Note that the optical depth $ \zeta$ corresponding to a given geometric depth z is usually different for different wavelengths, because the beam attenuation c depends on wavelength. This is inconvenient for oceanographic work, so Eq. (10) is usually the preferred form of the RTE for oceanography.

We have now derived the RTE in a form adequate for much oceanographic work. Technically, the RTE is a linear integrodifferential equation because it involves both an integral and a derivative of the unknown radiance. This makes solving the equation for given IOPs and boundary conditions quite difficult. Fortunately, the radiance appears only to the first power. Nevertheless, there are almost no analytic (i.e., pencil and paper) solutions of the RTE except for trivial special cases, such as non-scattering waters. Sophisticated numerical methods therefore must be employed to solve the RTE for realistic oceanic conditions.
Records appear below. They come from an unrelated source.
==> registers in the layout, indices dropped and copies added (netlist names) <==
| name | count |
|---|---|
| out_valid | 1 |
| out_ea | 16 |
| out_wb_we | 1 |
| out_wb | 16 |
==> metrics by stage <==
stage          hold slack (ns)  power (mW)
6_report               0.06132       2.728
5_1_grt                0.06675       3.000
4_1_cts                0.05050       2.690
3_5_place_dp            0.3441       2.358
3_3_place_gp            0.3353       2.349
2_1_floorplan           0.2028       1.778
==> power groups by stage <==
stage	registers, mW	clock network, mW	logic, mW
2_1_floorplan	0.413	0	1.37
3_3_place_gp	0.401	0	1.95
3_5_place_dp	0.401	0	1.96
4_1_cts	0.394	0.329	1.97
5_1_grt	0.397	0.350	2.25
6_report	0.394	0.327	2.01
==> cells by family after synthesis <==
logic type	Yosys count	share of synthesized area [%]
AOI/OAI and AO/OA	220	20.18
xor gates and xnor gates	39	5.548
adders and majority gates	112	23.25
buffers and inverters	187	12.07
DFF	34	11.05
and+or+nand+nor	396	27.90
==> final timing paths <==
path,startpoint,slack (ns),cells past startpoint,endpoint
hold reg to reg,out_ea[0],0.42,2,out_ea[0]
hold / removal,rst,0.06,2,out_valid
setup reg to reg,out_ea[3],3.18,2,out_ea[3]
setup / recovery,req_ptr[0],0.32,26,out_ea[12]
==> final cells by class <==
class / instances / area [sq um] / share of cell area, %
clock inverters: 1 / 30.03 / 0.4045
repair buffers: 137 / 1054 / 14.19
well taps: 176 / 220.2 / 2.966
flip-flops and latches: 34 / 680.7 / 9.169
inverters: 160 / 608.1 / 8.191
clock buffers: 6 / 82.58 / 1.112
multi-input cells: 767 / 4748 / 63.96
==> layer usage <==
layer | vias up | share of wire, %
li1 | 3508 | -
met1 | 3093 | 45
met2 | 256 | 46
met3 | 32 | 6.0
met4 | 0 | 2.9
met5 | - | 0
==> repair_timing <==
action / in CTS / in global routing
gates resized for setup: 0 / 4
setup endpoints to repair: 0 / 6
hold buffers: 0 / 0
==> src/rtl/ccr_pkg.sv <==
package ccr_pkg;

   // number of registers that accept only plain reads and writes
   localparam int unsigned CCR_N_PLAIN = 4;

   typedef enum logic [0:0] {
      CCR_KIND_ALIASED = 1'b0,
      CCR_KIND_PLAIN   = 1'b1
   } ccr_kind_e;

   // home index of the i-th aliased register: control block first, then configuration block
   function automatic int unsigned ccr_home(input int unsigned i,
                                            input int unsigned n_ctrl,
                                            input int unsigned conf_base);
      return (i < n_ctrl) ? i : conf_base + (i - n_ctrl);
   endfunction

endpackage

==> src/rtl/ccr_decode.sv <==
module ccr_decode #(
   parameter int unsigned ADDR_W    = 10,
   parameter int unsigned N_CTRL    = 6,
   parameter int unsigned N_CONF    = 2,
   parameter int unsigned CONF_BASE = 'h08,
   parameter int unsigned SET_OFS   = 'h10,
   parameter int unsigned CLR_OFS   = 'h20,
   parameter int unsigned STAT_IDX  = 'h100,
   parameter int unsigned MASK_IDX  = 'h101,
   parameter int unsigned PROT_IDX  = 'h3FE,
   parameter int unsigned LOCK_IDX  = 'h3FF,
   localparam int unsigned N_ALIAS  = N_CTRL + N_CONF,
   localparam int unsigned N_REG    = N_ALIAS + ccr_pkg::CCR_N_PLAIN
) (
   input  logic [ADDR_W-1:0] addr,
   output logic [N_REG-1:0]  hit_load,
   output logic [N_REG-1:0]  hit_set,
   output logic [N_REG-1:0]  hit_clr
);
   localparam int unsigned PLAIN_IDX [ccr_pkg::CCR_N_PLAIN] =
      '{STAT_IDX, MASK_IDX, PROT_IDX, LOCK_IDX};

   for (genvar i = 0; i < N_ALIAS; i++) begin : g_alias
      localparam int unsigned HOME = ccr_pkg::ccr_home(i, N_CTRL, CONF_BASE);
      assign hit_load[i] = (addr == ADDR_W'(HOME));
      assign hit_set[i]  = (addr == ADDR_W'(HOME + SET_OFS));
      assign hit_clr[i]  = (addr == ADDR_W'(HOME + CLR_OFS));
   end

   for (genvar j = 0; j < ccr_pkg::CCR_N_PLAIN; j++) begin : g_plain
      assign hit_load[N_ALIAS+j] = (addr == ADDR_W'(PLAIN_IDX[j]));
      assign hit_set[N_ALIAS+j]  = 1'b0;
      assign hit_clr[N_ALIAS+j]  = 1'b0;
   end
endmodule

==> src/rtl/ccr_reg.sv <==
module ccr_reg #(
   parameter int unsigned        DATA_W = 64,
   parameter ccr_pkg::ccr_kind_e KIND   = ccr_pkg::CCR_KIND_ALIASED
) (
   input  logic              clk,
   input  logic              rst,
   input  logic              ld,
   input  logic              set,
   input  logic              clr,
   input  logic [DATA_W-1:0] wd,
   output logic [DATA_W-1:0] q
);
   if (KIND == ccr_pkg::CCR_KIND_ALIASED) begin : g_aliased
      always_ff @(posedge clk) begin
         if (rst)      q <= '0;
         else if (ld)  q <= wd;
         else if (set) q <= q | wd;
         else if (clr) q <= q & ~wd;
      end
   end else begin : g_plain
      logic unused_strobes;
      assign unused_strobes = set ^ clr;
      always_ff @(posedge clk) begin
         if (rst)     q <= '0;
         else if (ld) q <= wd;
      end
   end
endmodule

==> src/rtl/ccr_rdmux.sv <==
module ccr_rdmux #(
   parameter int unsigned DATA_W = 64,
   parameter int unsigned N_REG  = 12
) (
   input  logic [N_REG-1:0]             sel,
   input  logic [N_REG-1:0][DATA_W-1:0] q,
   output logic [DATA_W-1:0]            dout
);
   always_comb begin
      dout = '0;
      for (int i = 0; i < N_REG; i++) begin
         dout = dout | (q[i] & {DATA_W{sel[i]}});
      end
   end
endmodule

==> src/rtl/chiplet_ctrl_regfile.sv <==
module chiplet_ctrl_regfile #(
   parameter int unsigned DATA_W    = 64,
   parameter int unsigned ADDR_W    = 10,
   parameter int unsigned N_CTRL    = 6,
   parameter int unsigned N_CONF    = 2,
   parameter int unsigned CONF_BASE = 'h08,
   parameter int unsigned SET_OFS   = 'h10,
   parameter int unsigned CLR_OFS   = 'h20,
   parameter int unsigned STAT_IDX  = 'h100,
   parameter int unsigned MASK_IDX  = 'h101,
   parameter int unsigned PROT_IDX  = 'h3FE,
   parameter int unsigned LOCK_IDX  = 'h3FF
) (
   input  logic              clk,
   input  logic              rst,
   input  logic              rd_en,
   input  logic              wr_en,
   input  logic [ADDR_W-1:0] addr,
   input  logic [DATA_W-1:0] wdata,
   output logic [DATA_W-1:0] rdata,
   output logic              err
);
   localparam int unsigned N_ALIAS  = N_CTRL + N_CONF;
   localparam int unsigned N_REG    = N_ALIAS + ccr_pkg::CCR_N_PLAIN;
   localparam int unsigned ALIAS_HI = CONF_BASE + N_CONF;

   // elaboration-time parameter checks
   if (DATA_W < 1) begin : g_bad_width
      $error("chiplet_ctrl_regfile: DATA_W must be at least 1");
   end
   if (N_CTRL > CONF_BASE) begin : g_bad_conf
      $error("chiplet_ctrl_regfile: control block overlaps configuration block");
   end
   if (ALIAS_HI > SET_OFS || SET_OFS + ALIAS_HI > CLR_OFS) begin : g_bad_alias
      $error("chiplet_ctrl_regfile: alias windows overlap");
   end
   if (CLR_OFS + ALIAS_HI > STAT_IDX) begin : g_bad_plain
      $error("chiplet_ctrl_regfile: plain registers overlap the alias windows");
   end
   if (LOCK_IDX >= (1 << ADDR_W) || PROT_IDX >= (1 << ADDR_W)) begin : g_bad_addr
      $error("chiplet_ctrl_regfile: ADDR_W too narrow for register indices");
   end

   logic [N_REG-1:0]             hit_load, hit_set, hit_clr;
   logic [N_REG-1:0][DATA_W-1:0] q;
   logic [DATA_W-1:0]            mux_out;
   logic                         readable, any_hit;

   ccr_decode #(
      .ADDR_W   (ADDR_W),
      .N_CTRL   (N_CTRL),
      .N_CONF   (N_CONF),
      .CONF_BASE(CONF_BASE),
      .SET_OFS  (SET_OFS),
      .CLR_OFS  (CLR_OFS),
      .STAT_IDX (STAT_IDX),
      .MASK_IDX (MASK_IDX),
      .PROT_IDX (PROT_IDX),
      .LOCK_IDX (LOCK_IDX)
   ) u_dec (
      .addr    (addr),
      .hit_load(hit_load),
      .hit_set (hit_set),
      .hit_clr (hit_clr)
   );

   for (genvar i = 0; i < N_REG; i++) begin : g_reg
      localparam ccr_pkg::ccr_kind_e KIND =
         (i < N_ALIAS) ? ccr_pkg::CCR_KIND_ALIASED : ccr_pkg::CCR_KIND_PLAIN;
      ccr_reg #(
         .DATA_W(DATA_W),
         .KIND  (KIND)
      ) u_reg (
         .clk(clk),
         .rst(rst),
         .ld (wr_en & hit_load[i]),
         .set(wr_en & hit_set[i]),
         .clr(wr_en & hit_clr[i]),
         .wd (wdata),
         .q  (q[i])
      );
   end

   ccr_rdmux #(
      .DATA_W(DATA_W),
      .N_REG (N_REG)
   ) u_mux (
      .sel (hit_load),
      .q   (q),
      .dout(mux_out)
   );

   assign readable = |hit_load;
   assign any_hit  = |(hit_load | hit_set | hit_clr);

   always_ff @(posedge clk) begin
      if (rst) begin
         rdata <= '0;
         err   <= 1'b0;
      end else begin
         if (rd_en) rdata <= readable ? mux_out : {DATA_W{1'b1}};
         err <= (rd_en & ~readable) | (wr_en & ~any_hit);
      end
   end
endmodule

==> config.mk <==
export PLATFORM = sky130hd
export DESIGN_NAME = chiplet_ctrl_regfile
export DESIGN_NICKNAME = d
export VERILOG_FILES = /design/src/rtl/ccr_pkg.sv /design/src/rtl/ccr_decode.sv /design/src/rtl/ccr_reg.sv /design/src/rtl/ccr_rdmux.sv /design/src/rtl/chiplet_ctrl_regfile.sv
export SDC_FILE = /design/constraint.sdc
export NUM_CORES = 2
export LEC_CHECK = 0
export ABC_AREA = 0
export ABC_CLOCK_PERIOD_IN_PS = 2400
export BUFFER_PORTS_ARGS = -buffer_cell sky130_fd_sc_hd__buf_2
export CORE_UTILIZATION = 55
export DETAILED_ROUTE_END_ITERATION = 10
export GPL_ROUTABILITY_DRIVEN = 0
export MAX_ROUTING_LAYER = met4
export PLACE_DENSITY = 0.72
export SETUP_SLACK_MARGIN = 0.2
export SLEW_MARGIN = 20
export SYNTH_ARGS = -nofsm -noshare
export SYNTH_HDL_FRONTEND = slang
export SYNTH_SLANG_ARGS = --single-unit
export TNS_END_PERCENT = 1
==> constraint.sdc <==
create_clock -name clk -period 2.4 [get_ports clk]
set_input_delay 0.24 -clock clk [delete_from_list [all_inputs] [get_ports clk]]
set_output_delay 0.24 -clock clk [all_outputs]
set_load 0.1 [all_outputs]
==> summary.md <==
| Metric | Value |
|---|---|
| Post-synthesis xor/xnor area fraction | 0% |
| Total GRT Usage | 46.11% |
| Post-Synth Simple-Gate Area | between 10% and 20% |
| Main combinational cell family by area after synthesis | compound AO/OA/AOI/OAI gates |
| Syn avg cell area | between 7 and 8 sq um |
| Commonest cells after routing, fill and taps aside | dfxtp_1 (833), nand2_1 (761), a21oi_1 (573) |
| FMAX | around 490 MHz |
| Pwr/cell area | ~670 nW/um^2 |
| Cell Area, Placed | 42,080 sq um |
| Final antenna-violating net count | 0 |
| Tightest Pin Transition | 0.8356 ns |
| Port Buf Inserts | roughly 140 |
| Ys async rst share | 0% |
| Critical path's top delay family | flip-flops |
| WL per Instance | about 28 microns |
| Post-Route WL | around 160 mm |
| Critical path class | reg2out |
| Vias per cell | around 6.9 |
| Max-capacitance violation count | 0 |
| DRT Pass-1 Iters | 7 |
| Commonest non-fill, non-tap cell in the layout | dfxtp_1 |
| R2R cell count | 5 |
| Worst r2r dst | rdata[31] |
| Vias | a little over 40,000 |
| TritonCTS Buffers | a little under 90 |
| Final Hold Fails | 0 |
| Synth cell types | between 70 and 80 |
| Clock root buffer | clkbuf_16 |
| Layout cells sized above 1 | 14.37% |
| Vias in the first global route | between 30,000 and 40,000 |
| Initial core utilization | 55.64% |
| HPWL after DPL | 100.1 mm |
| Peak supply drop | between 0.4 and 0.5 mV |
| Count of final max-slew check failures | 0 |
| Slew HR | 44.29% |
| Top_reg_cell synth | dfxtp_1 |
| Grt total ovfl | 0 |
| Complex-gate fraction of the synthesized area | a little under a third |
| Fin crit period | between 2 and 2.5 ns |
| Initial antenna violation count | 7 |
| Synth Area in Adders | less than 1% |
| Post-CTS Setup Inserts | 0 |
| CP required | 2.16 ns |
| Die area | 70,560 sq um |
| Fin crit share | a little under nine tenths |
| Pwr Total | approximately 30,000 uW |
| Post-Layout Cell Count | roughly 5,900 |
| Hold Crit Depth | 3 |
| Post-synthesis net count | around 4,900 |
| Status | complete, no violations |
| Chip height | roughly 270 microns |
| Placed Cells | 5,676 |
| Setup TNS | 0 ns |
| Ports | about 140 |
| First-pass GRT wire length | between 200 and 250 mm |
| Slowest cell on crit path | dfxtp_1 |
| Post-synthesis sequential area ratio | between 40 and 50% |
| Final Util | between 60% and 70% |
| Worst-path fanout max | 3 |
| Post-synth EDFFs | 0 |
| Fin nets | about 5,000 |
| #FFs+latches synth | roughly 830 |
| Largest net degree at the start of global routing | 160 |
| Mux cell area share after synthesis | 4.105% |
| Htree depth | 3 |
| Setup slack, reg-to-reg | about 0.52 ns |
| CP Buf/Inv Count | 1 |
| Worst hold start | wdata[10] |
| Final setup violation count | 0 |
| Critical Path Max Stage Delay | approximately 0.63 ns |
| CP Data Arrival Time | approximately 1.8 ns |
| Mapped Cells | approximately 4,800 |
| Core Rows | 96 |
| Synthesis Warnings | 0 |
| Crit. End Element | output port |
| Clock sinks | about 830 |
| Skew-Pair Late Insertion Delay | about 0.66 ns |
| CTS tree | done |
| Number of remaining DRC errors | 0 |
| Core box area | a little under 70,000 sq um |
| Layout area overhead | 19.32% |
| Clk buf depth | 3 |
| Min-Delay Endpoint | g_reg[9].u_reg.q[10] |
| Worst-path clk slew | around 0.06 ns |
| DIE WIDTH | between 200 and 300 microns |
| CP cell instances | buf_2 |
| Worst setup SP type | flop |
| Final Skew | a little over 0.02 ns |
| RSZ-0062 raised after global routing | false |
| Post-Syn Area | approximately 38,000 sq um |
| Drt initial violations | 6,687 |
| Final Cell Area | 45,610 sq um |
| Worst hold path type | in2reg |
| Leakage | roughly 0.016 uW |
synthesized netlist by cell type (18+ instances only):
cell type	number	area, sq um
a211oi_1	108	810.8
a21oi_1	573	2868
a221oi_1	29	254.0
a22o_1	21	183.9
a22oi_1	274	2057
a311oi_1	21	183.9
a31oi_1	28	175.2
a32o_1	97	970.9
and2_1	53	331.6
buf_1	18	67.56
buf_2	103	515.5
clkbuf_1	405	1520
dfxtp_1	833	16680
inv_1	97	364.1
mux2_2	28	315.3
mux2i_1	123	1231
nand2_1	766	2875
nand3_1	24	120.1
nor2_1	385	1445
nor3_1	67	335.3
o21ai_0	384	1922
o21ai_1	44	220.2
o22ai_1	51	319.1
o32ai_1	74	648.1
routing by layer:
| layer | up-vias | global-route usage, % | routed length [microns] |
|---|---|---|---|
| met3 | 847 | 15.93 | 26320 |
| met2 | 3248 | 64.31 | 66240 |
| met1 | 18970 | 57.80 | 59040 |
| li1 | 17490 | - | - |
| met4 | 0 | 25.86 | 10740 |
| met5 | - | - | 0 |
logic make-up after synthesis:
kind of cell | count (synthesis)
fa+ha+maj | 1
simple gates | 1375
compound gates | 1813
buf+inv | 637
flops | 833
mux | 152
timing repair:
action | CTS | global route
endpoints found under the setup margin | 1 | 1
gates resized for setup | 1 | 1
endpoints found under the hold margin | 272 | 0
hold buffers | 60 | 0
worst max-delay path by stage:
stage	start	endpoint	slack, ns	cells after the start
floorplan	addr[0]	rdata[56]	0.32	9
global placement	addr[9]	rdata[12]	-0.63	8
detailed placement	addr[9]	rdata[12]	-0.67	8
CTS	addr[9]	rdata[12]	0.23	8
global route	addr[2]	rdata[31]	0.33	9
finish	rdata[29]	rdata[29]	0.34	1
where the power goes:
part           switching (uW)  internal (uW)
Clock                    5820           8070
Combinational            1980            611
Sequential               92.4          13900
per-stage QoR:
stage          setup WS (ns)  hold WS (ns)
6_report              0.3399       0.01805
5_1_grt               0.3333       0.01457
4_1_cts               0.2279    0.00009970
3_5_place_dp         -0.6716        0.4456
3_3_place_gp         -0.6262        0.4384
2_1_floorplan         0.3171        0.4177
cell type report:
| cell class | count | area [sq um] |
|---|---|---|
| Clock inverter | 28 | 285.3 |
| Tap cell | 931 | 1165 |
| Sequential cell | 833 | 16680 |
| Multi-Input combinational cell | 3341 | 19270 |
| Antenna cell | 9 | 22.52 |
| Fill cell | 5769 | 23090 |
| Clock buffer | 130 | 2614 |
| Inverter | 99 | 374.1 |
| Timing Repair Buffer | 532 | 5200 |
tightest hold or removal path, delay by kind of cell:
| family | cells | cell delay, ns |
|---|---|---|
| buffers and inverters | 1 | 0.22 |
| AOI/OAI and AO/OA | 1 | 0.05 |
| and+or+nand+nor | 1 | 0.10 |
Note: power is estimated with default switching activity, not from simulation.
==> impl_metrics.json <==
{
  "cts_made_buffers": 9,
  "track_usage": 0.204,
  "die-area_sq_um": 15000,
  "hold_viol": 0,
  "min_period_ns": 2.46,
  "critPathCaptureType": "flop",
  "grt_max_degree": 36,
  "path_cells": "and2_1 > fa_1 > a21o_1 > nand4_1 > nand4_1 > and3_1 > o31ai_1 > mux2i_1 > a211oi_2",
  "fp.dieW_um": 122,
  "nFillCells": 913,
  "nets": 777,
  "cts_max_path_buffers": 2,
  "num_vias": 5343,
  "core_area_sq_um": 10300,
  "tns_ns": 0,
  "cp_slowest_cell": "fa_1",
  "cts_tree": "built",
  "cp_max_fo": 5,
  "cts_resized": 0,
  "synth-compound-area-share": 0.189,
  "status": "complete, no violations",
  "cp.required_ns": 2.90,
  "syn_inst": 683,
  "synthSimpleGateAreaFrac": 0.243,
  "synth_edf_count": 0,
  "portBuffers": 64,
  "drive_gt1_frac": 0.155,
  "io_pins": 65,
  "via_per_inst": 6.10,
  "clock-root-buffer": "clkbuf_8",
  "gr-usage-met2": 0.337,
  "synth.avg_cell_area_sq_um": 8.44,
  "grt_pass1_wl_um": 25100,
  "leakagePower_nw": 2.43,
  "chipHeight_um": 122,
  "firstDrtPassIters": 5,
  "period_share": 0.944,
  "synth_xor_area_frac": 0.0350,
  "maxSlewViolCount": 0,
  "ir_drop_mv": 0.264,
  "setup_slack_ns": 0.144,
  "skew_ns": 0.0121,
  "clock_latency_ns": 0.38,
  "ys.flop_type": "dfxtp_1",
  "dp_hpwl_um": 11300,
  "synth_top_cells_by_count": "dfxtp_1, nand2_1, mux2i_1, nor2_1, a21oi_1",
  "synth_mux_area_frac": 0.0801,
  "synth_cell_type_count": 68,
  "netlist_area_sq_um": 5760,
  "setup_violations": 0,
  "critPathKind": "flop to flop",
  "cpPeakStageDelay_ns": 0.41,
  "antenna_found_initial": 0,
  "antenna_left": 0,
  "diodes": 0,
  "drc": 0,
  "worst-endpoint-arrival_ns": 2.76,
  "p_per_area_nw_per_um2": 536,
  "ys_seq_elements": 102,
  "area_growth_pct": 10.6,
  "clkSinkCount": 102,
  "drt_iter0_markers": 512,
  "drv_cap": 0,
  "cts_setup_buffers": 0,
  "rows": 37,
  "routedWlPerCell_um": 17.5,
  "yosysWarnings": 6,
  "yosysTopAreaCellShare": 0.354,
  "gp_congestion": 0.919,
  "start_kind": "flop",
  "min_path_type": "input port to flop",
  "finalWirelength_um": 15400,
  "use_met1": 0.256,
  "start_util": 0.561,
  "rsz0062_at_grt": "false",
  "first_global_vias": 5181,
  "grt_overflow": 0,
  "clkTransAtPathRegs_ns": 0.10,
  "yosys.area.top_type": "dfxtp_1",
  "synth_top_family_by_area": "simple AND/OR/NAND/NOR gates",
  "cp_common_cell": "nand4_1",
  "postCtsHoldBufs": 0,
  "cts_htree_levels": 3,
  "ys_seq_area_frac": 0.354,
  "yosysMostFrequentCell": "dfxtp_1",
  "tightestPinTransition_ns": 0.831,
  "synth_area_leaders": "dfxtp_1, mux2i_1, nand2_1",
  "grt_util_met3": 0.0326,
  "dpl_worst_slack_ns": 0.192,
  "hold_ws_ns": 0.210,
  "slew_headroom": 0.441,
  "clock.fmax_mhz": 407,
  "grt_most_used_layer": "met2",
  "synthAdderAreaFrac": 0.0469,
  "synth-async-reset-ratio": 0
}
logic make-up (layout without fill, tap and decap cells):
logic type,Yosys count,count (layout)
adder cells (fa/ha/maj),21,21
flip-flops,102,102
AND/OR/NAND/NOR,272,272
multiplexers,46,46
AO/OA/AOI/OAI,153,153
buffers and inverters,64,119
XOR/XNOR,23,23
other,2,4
Finally, the development on this page has been for unpolarized light. However, scattering (either by particles within the water or by reflection and transmission by the air-water surface) induces polarization even if the incident beam is unpolarized. Thus underwater radiance in a particular direction is usually at least partially polarized. Nevertheless, the unpolarized, or scalar RTE (SRTE), derived here gives sufficiently accurate solutions for many (but not all) oceanographic applications. There are three main reasons for the utility of the SRTE in underwater optics:

  • The particles responsible for scattering within the ocean are usually much larger than the wavelength of light. Polarization by scattering is greatest for particles much smaller than the wavelength (for example, Rayleigh scattering by water molecules). The larger the particle, the less polarization is induced by scattering of unpolarized sun light.
  • Multiple scattering is almost always significant underwater. Multiple scattering tends to depolarized the radiance, i.e., reduce the overall degree of polarization induced by single scattering events.
  • Irradiances are often the radiometric quantity of interest. Irradiances are computed from integration of the radiance over direction, which tends to average out different polarizations in different directions.

However, if very accurate results are needed, or if the state of polarization itself is of interest, then a polarized or vector RTE (VRTE), must be used. The VRTE is more complicated than the SRTE developed here. The VRTE is presented in Level 2.